The government also supplies the girl, here a CDC epidemiologist named Allison Reed (Julianne Moore), who is soon enticed into service with the good guys, when she recognizes their rudimentary insight as opposed to the military’s blatant idiocy. If Allison doesn’t have quite the schizophrenic range of Sigourney Weaver’s Dana/Zuul split, she does reveal another peculiarity: for all her scientific brilliance and all-business affect (Ira not-very-imaginatively calls her an “Ice Queen”), Allison spends much of her screen time flat on her face, usually after tripping over her own feet or falling up stairs. While such hijinks are endearing, and highlight Moore’s good sportsmanship (much like Weaver’s writhing all over Rick Moranis), they’re also getting old by the second splat. But then, that probably fits with the film’s general sense of fatigue and boredom: by the scene where Ira actually says it’s time to “save the world,” echoing the Ghostbusters’ very own tagline, it’s clear that there’s not much here that you haven’t seen before.
Well, there’s one thing . . . it’s not exactly new, but it is instructive. Harry, as you’ve seen in the trailers for the film, is quite aware that he’s the “black dude” in a science fiction movie, and so, the most likely to suffer a terrible fate. And so, for the most part, he takes great care when approaching the sharp-toothed creatures. And then he’s made the patsy for a really yucky stunt that rivals any under-the-skin-crawly bit in The X Files a mini-scorpio-bug-reptiley-gizmo gets under his skin, then starts racing around his body so that you see the bump moving all under his skin.

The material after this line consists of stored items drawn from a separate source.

==> config.mk <==
export PLATFORM = sky130hd
export DESIGN_NAME = mem_access_stage
export DESIGN_NICKNAME = d
export VERILOG_FILES = /design/src/rtl/mem_access_stage.sv
export SDC_FILE = /design/constraint.sdc
export NUM_CORES = 1
export LEC_CHECK = 0
export BUFFER_PORTS_ARGS = -buffer_cell sky130_fd_sc_hd__buf_2
export CORE_ASPECT_RATIO = 2
export CORE_MARGIN = 3
export CORE_UTILIZATION = 30
export CTS_CLUSTER_DIAMETER = 50
export DETAILED_ROUTE_END_ITERATION = 7
export PLACE_DENSITY = 0.59
export SLEW_MARGIN = 20
export SYNTH_ARGS = -nofsm -noshare
export SYNTH_HDL_FRONTEND = slang
export SYNTH_SLANG_ARGS = --single-unit
export TNS_END_PERCENT = 20
==> constraint.sdc <==
create_clock -name clk -period 1.7 [get_ports clk]
set_input_delay 0.085 -clock clk [delete_from_list [all_inputs] [get_ports clk]]
set_output_delay 0.085 -clock clk [all_outputs]
set_load 0.02 [all_outputs]
==> src/rtl/mem_access_stage.sv <==
// mem_access_stage
// Memory stage of the pipeline. It consumes the EX/MEM register and runs a
// req/gnt/rvalid handshake with the data memory. It aligns and extends load
// data, stalls the upstream stages while an access is outstanding, and
// registers the MEM/WB outputs.
//
// Ports
//   clk, reset                 pipeline clock, async active-high reset
//   memread_MEM/memwrite_MEM   load / store in MEM (read wins if both set)
//   regwrite_MEM, rd_MEM       write-back enable and destination
//   ALU_data_MEM               ALU result, byte address for loads/stores
//   store_data_MEM             store data (rs2)
//   funct3_MEM                 size/sign: 000 B, 001 H, 010 W, 100 BU, 101 HU
//   dmem_*                     data memory request/response channel
//   stall_MEM                  freeze IF..EX/MEM while an access is pending
//   misalign_MEM               misaligned H/W access (no request issued)
//   regwrite_WB, rd_WB, wb_data_WB  registered MEM/WB outputs
module mem_access_stage (
  input  logic        clk,
  input  logic        reset,
  input  logic        memread_MEM,
  input  logic        memwrite_MEM,
  input  logic        regwrite_MEM,
  input  logic [4:0]  rd_MEM,
  input  logic [31:0] ALU_data_MEM,
  input  logic [31:0] store_data_MEM,
  input  logic [2:0]  funct3_MEM,
  output logic        dmem_req,
  output logic        dmem_we,
  output logic [31:0] dmem_addr,
  output logic [3:0]  dmem_be,
  output logic [31:0] dmem_wdata,
  input  logic        dmem_gnt,
  input  logic        dmem_rvalid,
  input  logic [31:0] dmem_rdata,
  output logic        stall_MEM,
  output logic        misalign_MEM,
  output logic        regwrite_WB,
  output logic [4:0]  rd_WB,
  output logic [31:0] wb_data_WB
);

  typedef enum logic [0:0] {ST_IDLE = 1'b0, ST_WAIT = 1'b1} state_t;

  state_t      state_q, state_d;
  logic        regwrite_q, regwrite_d;
  logic [4:0]  rd_q, rd_d;
  logic [31:0] wb_data_q, wb_data_d;

  logic        is_read, is_write, misalign, access;
  logic        req, stall;
  logic [7:0]  load_byte;
  logic [15:0] load_half;
  logic [31:0] load_ext;

  // Access classification and alignment check (funct3[1:0] carries the size)
  always_comb begin
    is_read  = memread_MEM;
    is_write = memwrite_MEM & ~memread_MEM;
    case (funct3_MEM[1:0])
      2'b01:   misalign = (memread_MEM | memwrite_MEM) & ALU_data_MEM[0];
      2'b10:   misalign = (memread_MEM | memwrite_MEM) & (ALU_data_MEM[1:0] != 2'b00);
      default: misalign = 1'b0;
    endcase
    access = (memread_MEM | memwrite_MEM) & ~misalign;
  end

  // Byte enables and lane-replicated store data; loads use the same enables
  always_comb begin
    dmem_addr = {ALU_data_MEM[31:2], 2'b00};
    case (funct3_MEM[1:0])
      2'b00: begin
        dmem_be    = 4'b0001 << ALU_data_MEM[1:0];
        dmem_wdata = {4{store_data_MEM[7:0]}};
      end
      2'b01: begin
        dmem_be    = 4'b0011 << ALU_data_MEM[1:0];
        dmem_wdata = {2{store_data_MEM[15:0]}};
      end
      2'b10: begin
        dmem_be    = 4'b1111;
        dmem_wdata = store_data_MEM;
      end
      default: begin
        dmem_be    = 4'b0000;
        dmem_wdata = store_data_MEM;
      end
    endcase
  end

  // Load lane select and sign/zero extension
  always_comb begin
    case (ALU_data_MEM[1:0])
      2'b00:   load_byte = dmem_rdata[7:0];
      2'b01:   load_byte = dmem_rdata[15:8];
      2'b10:   load_byte = dmem_rdata[23:16];
      2'b11:   load_byte = dmem_rdata[31:24];
      default: load_byte = dmem_rdata[7:0];
    endcase
    if (ALU_data_MEM[1]) begin
      load_half = dmem_rdata[31:16];
    end else begin
      load_half = dmem_rdata[15:0];
    end
    case (funct3_MEM)
      3'b000:  load_ext = {{24{load_byte[7]}}, load_byte};
      3'b001:  load_ext = {{16{load_half[15]}}, load_half};
      3'b100:  load_ext = {24'h000000, load_byte};
      3'b101:  load_ext = {16'h0000, load_half};
      default: load_ext = dmem_rdata;
    endcase
  end

  // Handshake FSM: a granted read moves to WAIT; rvalid is only seen in WAIT
  always_comb begin
    state_d = state_q;
    req     = 1'b0;
    stall   = 1'b0;
    case (state_q)
      ST_IDLE: begin
        req   = access;
        // a granted store finishes this cycle, anything else still pending stalls
        stall = access & ~(dmem_gnt & is_write);
        if (access & dmem_gnt & is_read) begin
          state_d = ST_WAIT;
        end else begin
          state_d = ST_IDLE;
        end
      end
      ST_WAIT: begin
        stall = ~dmem_rvalid;
        if (dmem_rvalid) begin
          state_d = ST_IDLE;
        end else begin
          state_d = ST_WAIT;
        end
      end
      default: begin
        state_d = ST_IDLE;
      end
    endcase
  end

  // MEM/WB next values: a stall inserts a bubble and holds rd/data
  always_comb begin
    if (stall) begin
      regwrite_d = 1'b0;
      rd_d       = rd_q;
      wb_data_d  = wb_data_q;
    end else begin
      regwrite_d = regwrite_MEM & ~misalign;
      rd_d       = rd_MEM;
      if (memread_MEM) begin
        wb_data_d = load_ext;
      end else begin
        wb_data_d = ALU_data_MEM;
      end
    end
  end

  // State and MEM/WB registers
  always_ff @(posedge clk or posedge reset) begin
    if (reset) begin
      state_q    <= ST_IDLE;
      regwrite_q <= 1'b0;
      rd_q       <= 5'd0;
      wb_data_q  <= 32'h0000_0000;
    end else begin
      state_q    <= state_d;
      regwrite_q <= regwrite_d;
      rd_q       <= rd_d;
      wb_data_q  <= wb_data_d;
    end
  end

  assign dmem_we      = is_write;
  assign dmem_req     = req & ~reset;
  assign stall_MEM    = stall & ~reset;
  assign misalign_MEM = misalign & ~reset;
  assign regwrite_WB  = regwrite_q;
  assign rd_WB        = rd_q;
  assign wb_data_WB   = wb_data_q;

endmodule
`src/rtl/seg_hex_display.sv`:
```
// Multi-digit hex seven-segment controller with blink and leading-zero blanking.
// Define SEG_SCAN_EN to add the time-multiplexed scan_seg/scan_an outputs.
module seg_hex_display #(
    parameter int DIGITS  = 8,
    parameter int BLINK_W = 24,
    parameter int SCAN_W  = 16,
    localparam int IDXW   = (DIGITS > 1) ? $clog2(DIGITS) : 1
) (
    input  logic                  clk,
    input  logic                  rst,
    input  logic                  wr_en,
    input  logic [IDXW-1:0]       wr_idx,
    input  logic [3:0]            wr_data,
    input  logic                  wr_dp,
    input  logic                  clear,
    input  logic [DIGITS-1:0]     blink_en,
    input  logic                  lzb_en,
`ifdef SEG_SCAN_EN
    output logic [7:0]            scan_seg,
    output logic [DIGITS-1:0]     scan_an,
`endif
    output logic [DIGITS*8-1:0]   seg_out
);

    logic [3:0]          r_val [DIGITS];
    logic [DIGITS-1:0]   r_dp;
    logic [DIGITS-1:0]   r_valid;
    logic [BLINK_W-1:0]  r_blink;
    logic [DIGITS*8-1:0] r_seg;

    logic                w_idx_ok;
    logic                w_ok;
    logic [DIGITS-1:0]   w_lz;
    logic [7:0]          w_byte;
    logic [DIGITS*8-1:0] w_seg;

    function automatic logic [6:0] dec7(input logic [3:0] v);
        logic [6:0] s;
        unique case (v)
            4'h0: s = 7'b1111110;
            4'h1: s = 7'b0110000;
            4'h2: s = 7'b1101101;
            4'h3: s = 7'b1111001;
            4'h4: s = 7'b0110011;
            4'h5: s = 7'b1011011;
            4'h6: s = 7'b1011111;
            4'h7: s = 7'b1110000;
            4'h8: s = 7'b1111111;
            4'h9: s = 7'b1111011;
            4'hA: s = 7'b1110111;
            4'hB: s = 7'b0011111;
            4'hC: s = 7'b1001110;
            4'hD: s = 7'b0111101;
            4'hE: s = 7'b1001111;
            4'hF: s = 7'b1000111;
        endcase
        return s;
    endfunction

    assign w_idx_ok = (32'(wr_idx) < DIGITS);
    assign seg_out  = r_seg;

    always_comb begin
        w_ok   = 1'b1;
        w_lz   = '0;
        w_seg  = '1;
        w_byte = 8'hFF;
        // Walk from the leftmost digit; w_ok means all digits above are blank-able.
        for (int i = DIGITS - 1; i >= 0; i--) begin
            w_lz[i] = (i != 0) && (r_val[i] == 4'h0) && !r_dp[i] && w_ok;
            w_ok    = w_ok && (!r_valid[i] || w_lz[i]);
        end
        for (int i = 0; i < DIGITS; i++) begin
            w_byte = ~{dec7(r_val[i]), r_dp[i]};
            if (!r_valid[i] ||
                (blink_en[i] && r_blink[BLINK_W-1]) ||
                (lzb_en && w_lz[i]))
                w_byte = 8'hFF;
            w_seg[8*i +: 8] = w_byte;
        end
    end

    always_ff @(posedge clk or posedge rst) begin
        if (rst) begin
            for (int i = 0; i < DIGITS; i++)
                r_val[i] <= 4'h0;
            r_dp    <= '0;
            r_valid <= '0;
            r_blink <= '0;
            r_seg   <= '1;
        end else begin
            r_blink <= r_blink + 1'b1;
            r_seg   <= w_seg;
            if (clear) begin
                r_valid <= '0;
            end else if (wr_en && w_idx_ok) begin
                r_val[wr_idx]   <= wr_data;
                r_dp[wr_idx]    <= wr_dp;
                r_valid[wr_idx] <= 1'b1;
            end
        end
    end

`ifdef SEG_SCAN_EN
    logic [SCAN_W-1:0] r_pre;
    logic [IDXW-1:0]   r_sidx;

    always_ff @(posedge clk or posedge rst) begin
        if (rst) begin
            r_pre    <= '0;
            r_sidx   <= '0;
            scan_seg <= 8'hFF;
            scan_an  <= '1;
        end else begin
            r_pre <= r_pre + 1'b1;
            if (r_pre == '1)
                r_sidx <= (r_sidx == IDXW'(DIGITS - 1)) ? '0 : r_sidx + 1'b1;
            scan_seg <= w_seg[8*r_sidx +: 8];
            scan_an  <= ~(DIGITS'(1) << r_sidx);
        end
    end
`endif

endmodule

```
`config.mk`:
```
export PLATFORM = sky130hd
export DESIGN_NAME = seg_hex_display
export DESIGN_NICKNAME = d
export VERILOG_FILES = /design/src/rtl/seg_hex_display.sv
export SDC_FILE = /design/constraint.sdc
export NUM_CORES = 1
export LEC_CHECK = 0
export BUFFER_PORTS_ARGS = -buffer_cell sky130_fd_sc_hd__buf_2
export CORE_AREA = 2 2 108 110
export CTS_CLUSTER_SIZE = 25
export DETAILED_ROUTE_END_ITERATION = 8
export DIE_AREA = 0 0 110 112
export PLACE_DENSITY = 0.84
export SETUP_SLACK_MARGIN = 0.05
export SLEW_MARGIN = 20
export SYNTH_ARGS = -nofsm -noshare
export SYNTH_HDL_FRONTEND = slang
export SYNTH_SLANG_ARGS = --single-unit
```
`constraint.sdc`:
```
create_clock -name clk -period 7.1 [get_ports clk]
set_input_delay 1.42 -clock clk [delete_from_list [all_inputs] [get_ports clk]]
set_output_delay 1.42 -clock clk [all_outputs]
set_load 0.02 [all_outputs]
```
# After elaboration in Yosys (flattened, before gate mapping)
# Memories as Yosys holds them, arrays and structs flattened.
# Cells that the tools add are included.
dict set report classes {
  n_addsub 1
  n_lt_le_gt_ge 4
  muxes 16
  n_bitwise 11
  reduce_logical 80
}
# operator count
set ops {}
lappend ops {{8-bit two-way mux} 10}
lappend ops {{8-bit NOT} 8}
lappend ops {{1-bit logical AND} 35}
lappend ops {{32-bit bitwise mux} 1}
lappend ops {{4-bit logical NOT} 7}
lappend ops {{24-bit by 1-bit adder with 24-bit output (second input constant)} 1}
lappend ops {{1-bit logical OR} 21}
lappend ops {{1-bit logical NOT} 15}
lappend ops {{4-bit demux with 3-bit select} 1}
lappend ops {{8-bit bitwise mux} 1}
lappend ops {{8-bit OR} 1}
lappend ops {{4-bit >= comparator (second input constant)} 1}
lappend ops {{3-bit by 4-bit < comparator with 1-bit output (second input constant)} 1}
lappend ops {{4-bit by 1-bit < comparator with 1-bit output (second input constant)} 1}
lappend ops {{4-bit two-way mux} 1}
lappend ops {{3-bit NOT with 4-bit output} 1}
lappend ops {{1-bit demux with 3-bit select} 1}
lappend ops {{3-bit by 1-bit >= comparator with 1-bit output (second input constant)} 1}
lappend ops {{2-bit AND reduction} 1}
lappend ops {{2-bit nonzero test} 1}
lappend ops {{1-bit two-way mux} 1}
lappend ops {{1-bit NOT} 1}
dict set report word_totals {
  register_bits 136
  romBits 896
  input_bits 21
  output_inout_bits 64
  word_cells 132
  n_memories 8
}
# memory depth word_bits read_ports rd_ports_with_merged_regs wr line
set memory_table {}
lappend memory_table {{(name not given)} 16 7 1 0 0 39} ;# unique case (v)
lappend memory_table {{(name not given)} 16 7 1 0 0 39}
lappend memory_table {{(name not given)} 16 7 1 0 0 39}
lappend memory_table {{(name not given)} 16 7 1 0 0 39}
lappend memory_table {{(name not given)} 16 7 1 0 0 39}
lappend memory_table {{(name not given)} 16 7 1 0 0 39}
lappend memory_table {{+2 memories} n/a n/a n/a n/a n/a n/a}

# Logic depth before layout (Yosys ltp)
dict set report depth {
  word_depth 22
  depth_mapped 7
}

# Worst setup path before layout
# No wires, ideal clock.
dict set report synth_timing {
  path_type {input to register}
  from {input port clear}
  to {register r_dp[3]}
  arrival_time_ps 2397
  required_ps 6975
  setup_slack_ps 4579
  stages 4
  path_buffers 1
  path_cell_list {nor3b_1 > and3_1 > buf_2 > mux2_2}
}
dict set report synth_via {
  elab_chain_len 2
}
# item line
set synth_lines {}
lappend synth_lines {{start: declaration} 15} ;# input logic clear,
lappend synth_lines {{1-bit NOT (no source line)} n/a}
lappend synth_lines {{2-bit AND reduction (no source line)} n/a}
lappend synth_lines {{end signal: indexed assignment} 98} ;# r_dp[wr_idx] <= wr_dp;
lappend synth_lines {{end: declaration} 26} ;# logic [DIGITS-1:0] r_dp;
# No other way between the ends.
# A chain may end at the register's enable or synchronous reset.

==> results.txt <==
Worst Setup Start Kind - primary input
Largest net degree at the start of global routing - 70
Seq cells post-synth - 136
Setup bufs post-CTS - 0
Finished Core Util - 0.7206
Fin. Hold Viols - 0
Clock Skew - 0.004053 ns
Sequential share of the synthesized area - 0.5053
Main synth FF type - dfrtp_1
I/O Buffers - 84
Hold depth - 1
Max-Cap Viols - 0
Total wire length - 15130 µm
Achievable Freq - 396.4 MHz
Share of cells above drive strength 1 - 0.3375
Reg2reg end - seg_out[63]
Worst Path Required - 7.54 ns
Post-layout nets - 777
Final Cell Area - 8053 µm²
Final setup viols - 0
Switching share of power - 0.3035
# IOs - 85
DP Area - 7398 µm²
Clk pwr share - 0.398
Routed Antenna Nets - 0
Sw Pwr - 0.7344 mW
Number of remaining DRC errors - 0
Die X - 110 µm
Yosys warning count - 0
CTS tree - built
Post-synthesis cell count - 628
Leakage - 3.421 nW
Total number of vias - 5102
Min Clock Period, post-route - 2.523 ns
Average routed wire per standard cell - 17.51 µm
Post-synthesis cell area - 6894 µm²
Status - complete, no violations
Fin Setup TNS - 0 ns
CTS max path bufs - 2
Die Footprint - 12320 µm²
Mean post-synth cell area - 10.98 µm²
CTS buffer count - 17
RSZ-0062 raised after global routing - false
Final Cycle Share - 0.3553
Pre-antenna DRT Iters - 5
H-Tree Depth - 4
Clk_lat worst skew - 0.42 ns
WS Path Type - primary input to asynchronous set/reset pin
Die Span Y - 112 µm
Post-CTS sizing - 0
Worst-path fanout max - 69
Pwr per Cell Area - 300.5 nW/µm²
RR Startpoint - r_val[0]
R2r setup slk - 4.88 ns
Post-DP HPWL - 9941 µm
Reg2Reg Depth - 5
Hold Path End - seg_out[0]
Clock root buffer master - clkbuf_16
Vias per inst - 5.905
Initial antenna violation count - 1
Reg clk slew, reported paths - 0.06 ns
Synth cell types - 51
Async set-reset flop share out of synthesis - 1.000
CP endpoint kind - asynchronous set/reset pin
Routability cong. - 0.9360
P_int - 1.685 mW
Total power - 2.420 mW
Layout area overhead - 16.81%
Tot GR Track Use - 0.2650
Worst VDD drop - 0.1712 mV
DR iter-0 viols - 402
Slew HR - 0.4118
First-pass GRT wire length - 25100 µm
Grt total ovfl - 0
Combinational Power Share - 0.191
Sequential Power Share - 0.411
HP Class - flip-flop to flip-flop
Clk sink count - 136
Post-synth EDFFs - 0
Starting Density - 0.6170
Hold_buf cts - 0
Critical path arrival - 2.96 ns
Slew @ Worst Pin - 0.8823 ns
FP Rows - 39
Core box area - 11170 µm²
Vias in the first global route - 5159
Hold path start - r_dp[0]
Final Max Tran Viols - 0
Syn_nets - 698
-- layout make-up --
type | instances | area (µm²)
clock inverter | 15 | 226.5
inverter | 40 | 152.6
timing repair buffer | 85 | 427.9
sequential | 136 | 3483
multi-input combinational | 427 | 3156
antenna | 1 | 2.502
clock buffer | 17 | 425.4
tap | 143 | 178.9
fill | 719 | 3122
-- power groups by stage --
stage / registers, mW / logic (mW) / clock network, mW
floorplan: 0.942 / 0.383 / 0
global placement: 0.988 / 0.418 / 0
detailed placement: 0.998 / 0.444 / 0
CTS: 0.990 / 0.461 / 0.973
global route: 1.01 / 0.515 / 1.01
finish: 0.994 / 0.463 / 0.963
-- synthesized netlist by cell type (4+ instances only) --
cell type	n	share of area
inv_1	39	0.021
o211ai_1	27	0.029
o21ai_0	36	0.026
nor3_1	5	0.0036
nor2_1	16	0.0087
o311ai_0	9	0.011
nand3b_1	8	0.0087
nor2b_1	5	0.0045
nand3_1	36	0.026
dfrtp_1	72	0.26
mux2_2	49	0.080
a21o_1	4	0.0044
a21oi_1	24	0.017
and3_1	6	0.0054
xnor2_1	17	0.022
clkbuf_1	21	0.011
ha_1	49	0.089
nand2b_1	9	0.0082
xor2_1	5	0.0064
nand4_1	5	0.0045
o21a_1	6	0.0065
dfstp_2	64	0.24
nand2_1	72	0.039
-- layer usage --
metal	wire, µm	share of wire	global-route usage
met5	0	0	0
met4	346	0.023	0.1148
met3	822	0.054	0.06440
met2	7828	0.52	0.4323
met1	6135	0.41	0.3332
-- layout by cell type (no fill, tap or decap), types with 2 or more instances in the layout --
cell,instances
o311ai_0,9
nand3_1,36
xnor2_1,17
a31oi_1,2
xor2_1,5
dfrtp_1,72
and3_1,6
clkinvlp_4,6
inv_1,38
or4b_1,3
nand3b_1,8
nand4_1,5
nor3b_2,2
a21oi_1,24
a32oi_1,3
buf_2,84
a22oi_1,3
bufinv_16,5
a21boi_0,2
ha_1,49
dfstp_2,64
nor2_1,16
nor4b_1,3
nand2b_1,9
clkbuf_16,17
nor3_1,5
a21o_1,4
mux2i_1,2
o21ai_0,36
and4_1,2
nor2b_1,5
or3_1,2
nor4_4,2
nand2_1,72
clkinv_4,2
o21a_1,6
mux2_2,49
o211ai_1,27
-- kinds of logic after synthesis --
logic type,after synthesis,synth area share
xor+xnor,22,0.02795
fa+ha+maj,49,0.08893
mux,52,0.08621
simple gates,182,0.1396
buf+inv,65,0.03702
compound gates,122,0.1151
flops,136,0.5053
-- state kept, by name (all words and copies together), names as in the netlist --
signal / cells
r_val: 32
r_dp: 8
r_blink: 24
r_valid: 8
seg_out: 64
-- worst max-delay path, cell delays in order --
cell   delay (ns)
buf_2        0.11
inv_4        0.58
buf_4        0.80
-- worst max path at each step --
stage / from / endpoint / slack [ns] / cells past startpoint
floorplan: rst / r_blink[0] / 2.15 / 1
global placement: rst / r_valid[4] / 4.18 / 3
detailed placement: rst / r_valid[4] / 4.08 / 3
CTS: rst / r_val[18] / 4.50 / 3
global route: rst / r_dp[4] / 4.28 / 3
finish: rst / r_blink[17] / 4.58 / 3
-- metrics by stage --
step / setup WS (ns) / instances / hold slack, ns
after floorplan: 2.146 / 628 / 0.3664
after global placement: 4.180 / 831 / 0.4174
after detailed placement: 4.077 / 831 / 0.4187
after CTS: 4.503 / 863 / 0.4303
after global routing: 4.280 / 864 / 0.4483
final: 4.577 / 864 / 0.4397
No activity file was read; power rests on OpenSTA's default activity.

I needn’t underline here the perversity of this gimmick, the alien now within rather than without, and the invaded body predictably the black man’s, which then must be excavated using an anal probe, with “no time for lubricant!” Ernie Hudson must be thanking his lucky stars that he got out in time. Such antics (and this is only one of many) have two related effects: first, they exemplify the creativity suckage suffered by Ghostbusters-Animal House-style comedies since the good old days (John Belushi belching and toga-dancing looks almost refined now), and second, they point to the political nihilism of Farrelly-brothers-era bodily-abuse comedies.
And yet, the most alarming aspect of Evolution may have very little to do with the past. Instead, it may be a sign of a nasty future, namely, DreamWorks’ world domination. The studio won the last couple of years’ major Oscars with American Beauty and Gladiator, has recently taken hyper-profitable aim at easy target Disney (in Shrek) and has the next Woody Allen project (The Curse of the Jade Scorpion) under its distribution wing. The Ghostbusters concept was never singular, of course, but it did have a screwy peculiarity, born of its weird science of personalities, script, and historical moment (1984). In this incarnation, the idea is much less cleverly designed to critique its own “crass commercialism.” It feels like a chain industry has bought up a neighborhood institution. It’s inevitable, but it is also, like the mall that looms so prominently in Evolution‘s imaginative realm, routine and uninspired.